Cooperative behavior requires collaboration and good faith on all sides. We believe that a full-time staff member can and has been beneficial to the managers and members of Cloyne. However, we are also willing to work separately from uncooperative staff and take back authority that was delegated to the Facilities Manager position but was initially held by the members. And we are willing to protest illegitimate fines en masse by refusing to pay them. Adhering to these demands is a first step to restoring trust.

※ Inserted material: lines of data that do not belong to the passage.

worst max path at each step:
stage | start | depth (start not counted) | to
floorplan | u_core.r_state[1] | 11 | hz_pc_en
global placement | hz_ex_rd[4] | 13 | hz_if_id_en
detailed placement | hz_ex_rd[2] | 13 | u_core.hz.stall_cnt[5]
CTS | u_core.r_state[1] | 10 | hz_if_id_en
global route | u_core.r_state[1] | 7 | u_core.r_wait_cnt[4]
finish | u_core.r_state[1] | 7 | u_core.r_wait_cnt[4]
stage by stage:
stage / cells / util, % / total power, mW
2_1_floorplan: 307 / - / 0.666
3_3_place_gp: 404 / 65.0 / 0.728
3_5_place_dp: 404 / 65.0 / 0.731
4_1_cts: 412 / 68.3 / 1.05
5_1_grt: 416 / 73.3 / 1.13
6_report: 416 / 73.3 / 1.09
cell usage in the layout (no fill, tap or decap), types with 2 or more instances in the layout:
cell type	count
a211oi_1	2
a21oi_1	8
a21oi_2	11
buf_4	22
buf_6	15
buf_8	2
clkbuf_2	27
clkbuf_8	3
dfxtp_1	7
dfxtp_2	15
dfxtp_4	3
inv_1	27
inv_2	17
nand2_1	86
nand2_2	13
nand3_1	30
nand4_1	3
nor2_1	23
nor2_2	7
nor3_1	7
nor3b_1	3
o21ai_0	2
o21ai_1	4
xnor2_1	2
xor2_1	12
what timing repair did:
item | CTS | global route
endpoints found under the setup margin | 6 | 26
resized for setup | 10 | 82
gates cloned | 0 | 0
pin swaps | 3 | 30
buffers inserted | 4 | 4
<file path="config.mk">
export PLATFORM = sky130hd
export DESIGN_NAME = rect_fill_engine
export DESIGN_NICKNAME = d
export VERILOG_FILES = /design/src/rtl/rect_fill_engine.sv
export SDC_FILE = /design/constraint.sdc
export NUM_CORES = 1
export LEC_CHECK = 0
export CAP_MARGIN = 20
export CORE_ASPECT_RATIO = 0.75
export CORE_MARGIN = 4
export CORE_UTILIZATION = 35
export DETAILED_ROUTE_END_ITERATION = 7
export GPL_TIMING_DRIVEN = 0
export PLACE_DENSITY = 0.59
export SLEW_MARGIN = 20
export SYNTH_ARGS = -nofsm -noshare
export SYNTH_HDL_FRONTEND = slang
export SYNTH_SLANG_ARGS = --single-unit
</file>
<file path="constraint.sdc">
create_clock -name clk -period 5 [get_ports clk]
set_input_delay 0.75 -clock clk [delete_from_list [all_inputs] [get_ports clk]]
set_output_delay 0.75 -clock clk [all_outputs]
set_load 0.02 [all_outputs]
</file>
<file path="src/rtl/rect_fill_engine.sv">
// rect_fill_engine: streams one framebuffer write per cycle, in raster order, for each accepted rectangle command.
module rect_fill_engine #(
  parameter int COORD_W = 8,
  parameter int COLOR_W = 12
) (
  input  logic               clk,
  input  logic               rst,
  input  logic               cmd_valid,
  output logic               cmd_ready,
  input  logic [COORD_W-1:0] cmd_x0,
  input  logic [COORD_W-1:0] cmd_y0,
  input  logic [COORD_W-1:0] cmd_x1,
  input  logic [COORD_W-1:0] cmd_y1,
  input  logic [COLOR_W-1:0] cmd_color,
  input  logic               fb_ready,
  output logic               we,
  output logic [COORD_W-1:0] wx,
  output logic [COORD_W-1:0] wy,
  output logic [COLOR_W-1:0] wc,
  output logic               busy,
  output logic               done
);
  typedef enum logic {IDLE, FILL} state_t;
  state_t state, state_next;
  logic [COORD_W-1:0] xmin, xmax, ymax, xlo, xhi, ylo, yhi;
  logic accept, adv, last;
  assign cmd_ready = state == IDLE;
  always_comb begin
    xlo = cmd_x0 < cmd_x1 ? cmd_x0 : cmd_x1;
    xhi = cmd_x0 < cmd_x1 ? cmd_x1 : cmd_x0;
    ylo = cmd_y0 < cmd_y1 ? cmd_y0 : cmd_y1;
    yhi = cmd_y0 < cmd_y1 ? cmd_y1 : cmd_y0;
    accept = cmd_valid && cmd_ready;
    adv = state == FILL && fb_ready;
    last = wx == xmax && wy == ymax;
    state_next = accept ? FILL : (adv && last) ? IDLE : state;
  end
  always_ff @(posedge clk or negedge rst)
    if (!rst) state <= IDLE;
    else state <= state_next;
  always_ff @(posedge clk or negedge rst) begin
    if (!rst) begin
      xmin <= '0;
      xmax <= '0;
      ymax <= '0;
      wx   <= '0;
      wy   <= '0;
      wc   <= '0;
      we   <= 1'b0;
      busy <= 1'b0;
      done <= 1'b0;
    end else begin
      done <= adv && last;
      busy <= state_next == FILL;
      if (accept) begin
        xmin <= xlo;
        xmax <= xhi;
        ymax <= yhi;
        wx   <= xlo;
        wy   <= ylo;
        wc   <= cmd_color;
        we   <= 1'b1;
      end else if (adv) begin
        // bounds are compared for equality, so a row ending at the top coordinate never wraps
        if (wx != xmax) wx <= wx + 1'b1;
        else if (wy != ymax) begin
          wx <= xmin;
          wy <= wy + 1'b1;
        end else we <= 1'b0;
      end
    end
  end
endmodule

</file>
Word-level counts from Yosys, hierarchy flattened
Cells that the tools add are included.
{ "totals": {"register_bits": 55, "input_bits": 48, "out_inout_bits": 32, "elab_cells": 49} }
{ "op_classes": {"n_addsub": 2, "order_cmp": 2, "n_eq_ne": 6, "muxes": 18, "bitwise_logic": 1, "n_reduce_logical": 11} }
{ "op_table": {"columns": ["operator", "n"], "rows": [
  ["8-bit two-way mux", 12],
  ["8-bit by 1-bit adder with 8-bit output, second input constant", 2],
  ["8-bit equality test", 2],
  ["8-bit < comparator", 2],
  ["8-bit inequality test", 2],
  ["1-bit two-way mux", 6],
  ["3-bit AND reduction", 2],
  ["2-bit nonzero test", 3],
  ["1-bit logical AND", 4],
  ["2-bit inequality test, second input constant", 2],
  ["3-bit nonzero test", 1],
  ["2-bit AND reduction", 1],
  ["1-bit inverter", 1]
]} }

Logic depth before layout (Yosys ltp)
Gate-level depths: netlist (run 1).
{ "depth": {"ltp_word": 5, "ltp_mapped": 8, "mapped_depth_nobuf": 7} }

Worst setup path after synthesis (run 1)
Ideal clock, no wire load.
{ "synth_path": {"kind": "input -> register", "from": "input port cmd_y1[7]", "to": "register wy[3]", "setup_time_ns": 0.124, "t_arrival_ns": 2.446, "required_time_ns": 4.876, "slack_ns": 2.430, "path_stages": 6, "path_buffers": 0, "cell_sequence": "inv_1 -> ha_1 -> nand4_1 -> o31ai_2 -> mux2_2 -> a211o_1"} }
{ "synth_between": {"elab_chain_len": 3} }
{ "synth_rtl": {"columns": ["item", "line_no", "rtl"], "rows": [
  ["from (decl)", "13", "input logic [COORD_W-1:0] cmd_y1,"],
  ["8-bit < comparator", "31", "ylo = cmd_y0 < cmd_y1 ? cmd_y0 : cmd_y1;"],
  ["8-bit two-way mux", "31", null],
  ["8-bit two-way mux", "55", "if (accept) begin"],
  ["to (signal assigned)", "60", "wy <= ylo;"],
  ["to (signal assigned)", "68", "wy <= wy + 1'b1;"],
  ["to (decl)", "18", "output logic [COORD_W-1:0] wy,"]
]} }
No other way between the ends.
A chain may end at the register's enable or synchronous reset.

Worst setup path in the final report (run 1)
{ "layout_path": {"from": "input port cmd_y1[6]", "to": "register wy[3]"} }
The elaborated chain is that of the path after synthesis.

==> run_results.csv, run 1 <==
group,metric,value,unit
run_status,status,"finished, final reports clean",
drt,wl,8850,um
clock_network,postCtsSetupRepairBufs,0,
global_route,antenna_found_initial,0,
timing,timing.fmax,331,MHz
synthesis,ys_ff_latch,55,
clock_network,cts.sinks,55,
clock_network,cts.htree.levels,2,
synthesis,yosys_warnings,0,
setup_path,crit_fanout,7,
setup_path,worstSetupPathType,"input pin to flop",
min_path,whs_endpoint,"wc[7]",
setup_path,r2r_cells,5,
min_path,min_path_cells,2,
setup_path,cp-end-kind,"flop",
die,pin_count,80,
clock_network,cts_buffers,5,
synthesis,netlist_top_cells_count,"nand2_1 (67), dfrtp_1 (55), mux2i_1 (30)",
run,drv_cap,0,
synthesis,synthCells,368,
power_and_ir_drop,vdd_drop_max,0.000192,V
timing,hold_ws,0.475,ns
die,die_h,94.1,um
global_route,grt_util_met2,0.235,
min_path,min-delay-path-class,"flop to flop",
global_route,gr-max-usage-layer,"met1",
place,globalplace.congestion,0.885,
layout,area_delta_synth_final,32.2,%
synthesis,synth_top_area_cell,"dfrtp_1",
drt,routedWlPerCell,15.1,um
layout,drive_gt1_frac,0.0573,
clock_network,cts-root-buf,"clkbuf_16",
layout,antenna_cells,0,
die,dieArea,11600,um2
place,port_buffers,79,
drt,first_pass_iters,4,
die,die_x,123,um
power_and_ir_drop,p_leak,2.05,nW
timing,worst_slack,1.98,ns
setup_path,cp.required,5.18,ns
global_route,grt_start_max_net_pins,56,
timing,hold_violations,0,
timing,slew-limit-headroom,0.413,
synthesis,syn_nets,432,
min_path,hp-start,"wc[7]",
setup_path,r2r_setup_slack,2.72,ns
setup_path,arrival,3.20,ns
clock_network,ctsHoldBuffers,0,
place,place_ws,1.68,ns
timing,report.final.slew_viol_count,0,
synthesis,async_flop_share,1.00,
global_route,grt_overflow_total,0,
synthesis,ys.flop_type,"dfrtp_1",
die,coreArea,9660,um2
timing,worst_slew_pin_slew,0.875,ns
synthesis,synthesis.area,3460,um2
setup_path,r2r-start,"wx[4]",
synthesis,syn_area_per_cell,9.40,um2
drt,drt-initial-drc-count,139,
setup_path,worst_setup_path_start_kind,"input pin",
synthesis,synth_cell_types,47,
timing,fin_setup_tns,0,ns
clock_network,ctsLongestPathBuffers,2,
global_route,gr-usage-met1,0.236,
timing,setup_violations,0,
clock_network,cts_resized,0,
timing,skew,0.00417,ns
synthesis,yosysMostFrequentCell,"nand2_1",
clock_network,cts_tree,"built",
power_and_ir_drop,p_per_area,338,nW/um2
synthesis,synth_edf_count,0,
drt,ant_nets,0,
setup_path,r2r-end,"wy[7]",
clock_network,cts.reportedPaths.clkPinSlew,0.07,ns
drt,vias,2923,
global_route,grt_use_total,0.157,
timing,finalCriticalPeriod,3.02,ns
timing,rsz0062_at_grt,"no",
timing,fin_crit_sh,0.605,
global_route,grt_pass1_vias,2833,
global_route,use_met3,0.0295,
drt,drc_errors,0,
die,start_util,0.358,
clock_network,clk-insertion-delay-late,0.29,ns
synthesis,synth_top_area_share,0.398,
place,hpwl,6970,um
global_route,grt_pass1_wl,14300,um
die,rows,31,
layout,nNetsFinal,518,
synthesis,yosysSeqAreaShare,0.398,
synthesis,synth_area_leaders,"dfrtp_1 (40%), mux2i_1 (8.7%), nand2_1 (7.3%)",
drt,vias_per_cell,4.99,
-- cell families after synthesis --
group	after synthesis	synth area share
and+or+nand+nor	135	0.180
AOI/OAI and AO/OA	73	0.167
DFF	55	0.398
buffers and inverters	35	0.0445
muxes	34	0.102
xor gates and xnor gates	20	0.0507
adders and majority gates	16	0.0579
-- where the power goes --
group | internal [mW] | switching, mW
registers | 0.517 | 0.0850
logic | 0.275 | 0.281
clock network | 0.234 | 0.153
-- cell type report --
cell class	count	area, um2
multi-input combinational	278	1930
timing repair buffer	79	788
tap	132	165
fill	931	5090
inverter	19	71.3
sequential	55	1380
clock inverter	1	30.0
clock buffer	6	129
buffer	16	82.6
-- worst max path at each step --
stage	from	to	slack [ns]	cells after the start
2_1_floorplan	cmd_y1[7]	wy[3]	2.43	6
3_3_place_gp	rst	ymax[5]	1.44	1
3_5_place_dp	cmd_y1[6]	wy[3]	1.68	7
4_1_cts	cmd_y1[6]	wy[3]	1.98	7
5_1_grt	cmd_y1[6]	wy[3]	1.81	7
6_report	cmd_y1[6]	wy[3]	1.98	7
-- state kept, by name, indices dropped and copies added, names as in the netlist --
name and count:
wc 12, wx 8, wy 8, xmax 8, xmin 8, ymax 8, busy 1, done 1
we 1
-- stage by stage --
stage               cell area [um2]  total power, mW  cells  utilization
floorplan                      3460            0.941    368            -
global placement               4410             1.16    579        0.457
detailed placement             4410             1.17    579        0.457
CTS                            4570             1.55    586        0.473
global route                   4570             1.63    586        0.473
finish                         4570             1.55    586        0.473
-- routing by layer --
layer  share of wire  wire (um)  vias to the layer above
li1                -          -                     1459
met1            0.51       4500                     1378
met2            0.43       3760                       78
met3           0.058        517                        8
met4          0.0081         72                        0
met5               0          0                        -
-- cells in the final DEF, fill, tap and decap left out, drive strengths merged, types with 2 or more instances in the layout --
cell type and count:
a2111oi 5, a211o 2, a21boi 2, a21o 5, a21oi 8, a22oi 2
and2 2, and3 6, and4 2, buf 7, clkbuf 16, clkdlybuf4s50 78
dfrtp 55, ha 16, inv 19, mux2 4, mux2i 30, nand2 67
nand2b 2, nand3 7, nand4 5, nor2 29, nor2b 3, nor3 8
nor4 2, o211ai 8, o21a 4, o21ai 23, o21bai 2, o31ai 2
o32ai 2, xnor2 11, xor2 9
-- worst max-delay path: stages --
cell and delay (ns):
clkdlybuf4s50_1 0.51, inv_1 0.05, ha_1 0.31, nand4_1 0.12, o31ai_2 0.74, mux2_2 0.42
a211o_1 0.29
Power figures use the tool's default switching activity.
==> run 2, diff against run 1 <==
==> constraint.sdc (replaced) <==
create_clock -name clk -period 3.1 [get_ports clk]
set_input_delay 0.465 -clock clk [delete_from_list [all_inputs] [get_ports clk]]
set_output_delay 0.465 -clock clk [all_outputs]
set_load 0.02 [all_outputs]
==> results of run 2 <==
Same layout as run 1 (identical final DEF). Status: finished, final reports clean.
Main changes from that run: setup slack after placement 1.68 ns -> 0.0631 ns; setup slack after layout 1.98 ns -> 0.362 ns; hold slack 0.475 ns -> 0.212 ns; register-to-register setup slack 2.72 ns -> 0.82 ns; total power 1.55 mW -> 2.49 mW; worst IR drop on VDD 0.000192 V -> 0.000309 V
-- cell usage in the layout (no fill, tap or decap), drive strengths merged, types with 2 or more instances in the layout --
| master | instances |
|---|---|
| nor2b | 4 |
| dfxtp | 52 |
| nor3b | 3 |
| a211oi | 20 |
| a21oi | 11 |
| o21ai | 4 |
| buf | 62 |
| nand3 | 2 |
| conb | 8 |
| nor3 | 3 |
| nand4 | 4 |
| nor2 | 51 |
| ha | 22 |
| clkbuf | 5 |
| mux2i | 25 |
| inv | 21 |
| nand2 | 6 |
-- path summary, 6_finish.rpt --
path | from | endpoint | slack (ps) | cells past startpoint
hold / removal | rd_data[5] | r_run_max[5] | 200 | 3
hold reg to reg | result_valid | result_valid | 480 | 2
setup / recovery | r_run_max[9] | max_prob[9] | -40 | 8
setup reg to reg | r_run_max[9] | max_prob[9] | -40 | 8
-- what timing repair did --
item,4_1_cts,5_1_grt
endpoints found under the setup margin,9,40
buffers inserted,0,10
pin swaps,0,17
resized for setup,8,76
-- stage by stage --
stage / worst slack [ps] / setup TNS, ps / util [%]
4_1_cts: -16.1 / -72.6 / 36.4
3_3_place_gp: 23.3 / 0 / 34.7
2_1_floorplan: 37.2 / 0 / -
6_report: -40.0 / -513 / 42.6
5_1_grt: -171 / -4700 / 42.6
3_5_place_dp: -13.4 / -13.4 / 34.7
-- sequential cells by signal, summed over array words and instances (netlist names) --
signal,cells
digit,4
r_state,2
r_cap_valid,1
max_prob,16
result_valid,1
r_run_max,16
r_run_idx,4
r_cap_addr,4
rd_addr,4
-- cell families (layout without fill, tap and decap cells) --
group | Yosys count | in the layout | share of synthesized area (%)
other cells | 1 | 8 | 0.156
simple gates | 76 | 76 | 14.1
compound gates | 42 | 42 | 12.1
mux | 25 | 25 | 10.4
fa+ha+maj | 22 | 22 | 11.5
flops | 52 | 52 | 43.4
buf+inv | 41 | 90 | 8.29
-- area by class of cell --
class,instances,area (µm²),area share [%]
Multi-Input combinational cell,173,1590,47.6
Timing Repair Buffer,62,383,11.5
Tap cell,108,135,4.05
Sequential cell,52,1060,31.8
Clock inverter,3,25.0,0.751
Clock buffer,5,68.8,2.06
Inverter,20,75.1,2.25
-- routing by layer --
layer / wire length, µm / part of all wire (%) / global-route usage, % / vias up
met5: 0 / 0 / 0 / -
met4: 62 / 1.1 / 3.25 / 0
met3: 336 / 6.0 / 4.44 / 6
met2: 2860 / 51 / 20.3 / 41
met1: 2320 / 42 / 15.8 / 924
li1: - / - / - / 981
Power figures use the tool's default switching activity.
[src/rtl/aes_rcon_gen.sv]
// rtl/aes_rcon_gen.sv - registered AES round constant with clear, load and xtime step
module aes_rcon_gen (
    input  logic       clk,   // rising-edge clock
    input  logic       rst,   // synchronous active-high reset
    input  logic       clear, // drive rcon to zero (idle value)
    input  logic       load,  // restart the sequence at RCON_INIT
    input  logic       step,  // advance to the next round constant
    output logic [7:0] rcon   // current round constant
);
    import aes_pkg::*;

    // clear beats load beats step; the sequencer never raises two at once
    always_ff @(posedge clk) begin
        if (rst) begin
            rcon <= 8'h00;
        end else if (clear) begin
            rcon <= 8'h00;
        end else if (load) begin
            rcon <= RCON_INIT;
        end else if (step) begin
            rcon <= xtime(rcon);
        end
    end

endmodule
===== src/rtl/rps_pkg.sv =====
// Shared definitions for the rock-paper-scissors datapath: choice codes,
// scoring result codes, the button-conditioner state encoding and small
// encoding helpers.
package rps_pkg;

  // Encoded player choices
  localparam logic [1:0] NONE     = 2'd0;
  localparam logic [1:0] ROCK     = 2'd1;
  localparam logic [1:0] PAPER    = 2'd2;
  localparam logic [1:0] SCISSORS = 2'd3;

  // Round outcome codes consumed by the scoring stage
  localparam logic [1:0] RESULT_DRAW    = 2'd0;
  localparam logic [1:0] RESULT_P1_WINS = 2'd1;
  localparam logic [1:0] RESULT_P2_WINS = 2'd2;

  // Button conditioner states
  typedef enum logic [2:0] {
    IDLE,
    DB_PRESS,
    FIRE,
    WAIT_RELEASE,
    DB_RELEASE
  } cond_state_e;

  // Priority encode {scissors, paper, rock}; the highest button wins
  function automatic logic [1:0] encode_choice(input logic [2:0] btn);
    logic [1:0] code;
    if (btn[2]) begin
      code = SCISSORS;
    end else if (btn[1]) begin
      code = PAPER;
    end else if (btn[0]) begin
      code = ROCK;
    end else begin
      code = NONE;
    end
    return code;
  endfunction

  // True when two or more buttons are held at once
  function automatic logic is_multi_press(input logic [2:0] btn);
    return (btn[0] & btn[1]) | (btn[0] & btn[2]) | (btn[1] & btn[2]);
  endfunction

endpackage


===== src/rtl/rps_sync.sv =====
// Multi-flop synchroniser for the raw, asynchronous player buttons.
// All stages clear on the asynchronous active-high reset.
module rps_sync #(
  parameter int unsigned STAGES = 2,
  parameter int unsigned WIDTH  = 3
) (
  input  logic             i_clk,
  input  logic             i_rst,
  input  logic [WIDTH-1:0] i_d,
  output logic [WIDTH-1:0] o_q
);

  logic [STAGES-1:0][WIDTH-1:0] r_chain;

  // Shift the raw inputs through the flop chain; the oldest stage is the output
  always_ff @(posedge i_clk or posedge i_rst) begin
    if (i_rst) begin
      r_chain <= '0;
    end else begin
      r_chain <= {r_chain[STAGES-2:0], i_d};
    end
  end

  assign o_q = r_chain[STAGES-1];

endmodule


===== src/rtl/rps_button_conditioner.sv =====
// Rock-paper-scissors button conditioner: synchronises BTN1..BTN3, debounces
// press and release, and emits one CHOICE_VALID strobe per physical press.
// Optional feature macro: RPS_MULTI_PRESS_REJECT_EN -- when defined, a press
// with more than one button held pulses CHOICE_REJECT instead of firing.
module rps_button_conditioner
  import rps_pkg::*;
#(
  parameter int unsigned DEBOUNCE_CYCLES = 65536,
  parameter int unsigned SYNC_STAGES     = 2
) (
  input  logic       CLK,
  input  logic       RST,
  input  logic       BTN1,
  input  logic       BTN2,
  input  logic       BTN3,
  output logic       CHOICE_VALID,
  output logic [1:0] CHOICE,
  output logic       CHOICE_REJECT,
  output logic       BUSY
);

  localparam int unsigned     CntW   = $clog2(DEBOUNCE_CYCLES);
  localparam logic [CntW-1:0] CntMax = CntW'(DEBOUNCE_CYCLES - 1);

  logic [2:0]      w_sync;
  cond_state_e     r_state;
  logic [2:0]      r_snap;
  logic [CntW-1:0] r_cnt;
  logic            r_choice_valid;
  logic [1:0]      r_choice;
  logic            r_busy;
`ifdef RPS_MULTI_PRESS_REJECT_EN
  logic            r_choice_reject;
`endif

  rps_sync #(
    .STAGES (SYNC_STAGES),
    .WIDTH  (3)
  ) u_sync (
    .i_clk (CLK),
    .i_rst (RST),
    .i_d   ({BTN3, BTN2, BTN1}),
    .o_q   (w_sync)
  );

  // Debounce FSM; strobes are loaded on the edge entering FIRE so they are
  // visible exactly while the state is FIRE.
  always_ff @(posedge CLK or posedge RST) begin
    if (RST) begin
      r_state        <= IDLE;
      r_snap         <= '0;
      r_cnt          <= '0;
      r_choice_valid <= 1'b0;
      r_choice       <= NONE;
      r_busy         <= 1'b0;
`ifdef RPS_MULTI_PRESS_REJECT_EN
      r_choice_reject <= 1'b0;
`endif
    end else begin
      r_choice_valid <= 1'b0;
`ifdef RPS_MULTI_PRESS_REJECT_EN
      r_choice_reject <= 1'b0;
`endif
      unique case (r_state)
        IDLE: begin
          r_cnt <= '0;
          if (w_sync != 3'b000) begin
            r_snap  <= w_sync;
            r_state <= DB_PRESS;
            r_busy  <= 1'b1;
          end
        end
        DB_PRESS: begin
          if (w_sync == 3'b000) begin
            // Glitch: drop back without a strobe
            r_state <= IDLE;
            r_busy  <= 1'b0;
          end else if (w_sync != r_snap) begin
            r_snap <= w_sync;
            r_cnt  <= '0;
          end else if (r_cnt == CntMax) begin
            r_state <= FIRE;
`ifdef RPS_MULTI_PRESS_REJECT_EN
            if (is_multi_press(r_snap)) begin
              r_choice_reject <= 1'b1;
            end else begin
              r_choice_valid <= 1'b1;
              r_choice       <= encode_choice(r_snap);
            end
`else
            r_choice_valid <= 1'b1;
            r_choice       <= encode_choice(r_snap);
`endif
          end else begin
            r_cnt <= r_cnt + CntW'(1);
          end
        end
        FIRE: begin
          r_state <= WAIT_RELEASE;
        end
        WAIT_RELEASE: begin
          // Buttons held or added here are ignored until a full release
          if (w_sync == 3'b000) begin
            r_cnt   <= '0;
            r_state <= DB_RELEASE;
          end
        end
        DB_RELEASE: begin
          if (w_sync != 3'b000) begin
            r_state <= WAIT_RELEASE;
          end else if (r_cnt == CntMax) begin
            r_state <= IDLE;
            r_busy  <= 1'b0;
          end else begin
            r_cnt <= r_cnt + CntW'(1);
          end
        end
        default: begin
          r_state <= IDLE;
          r_busy  <= 1'b0;
        end
      endcase
    end
  end

  assign CHOICE_VALID = r_choice_valid;
  assign CHOICE       = r_choice;
  assign BUSY         = r_busy;
`ifdef RPS_MULTI_PRESS_REJECT_EN
  assign CHOICE_REJECT = r_choice_reject;
`else
  assign CHOICE_REJECT = 1'b0;
`endif

endmodule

Restorative justice is about more than reinvigorating the integrity of the community; it is honoring the radical act of care we call home. Reparations are intentions for holding sacred space. Home is a sacred space, and we know you have the capacity to care, and would like this place to be your home too.

Cooperatively,

Members of Cloyne Court, a Berkeley Student Cooperative

Approved by the Supermajority: 72 ayes, 1 nay, 8 abstensions

*Editor note: In light of the response we received from the executive director, which made it clear that the supervisors were substantially to blame, we have chosen to redact the name of the outgoing Facilities Manager out of respect for their privacy.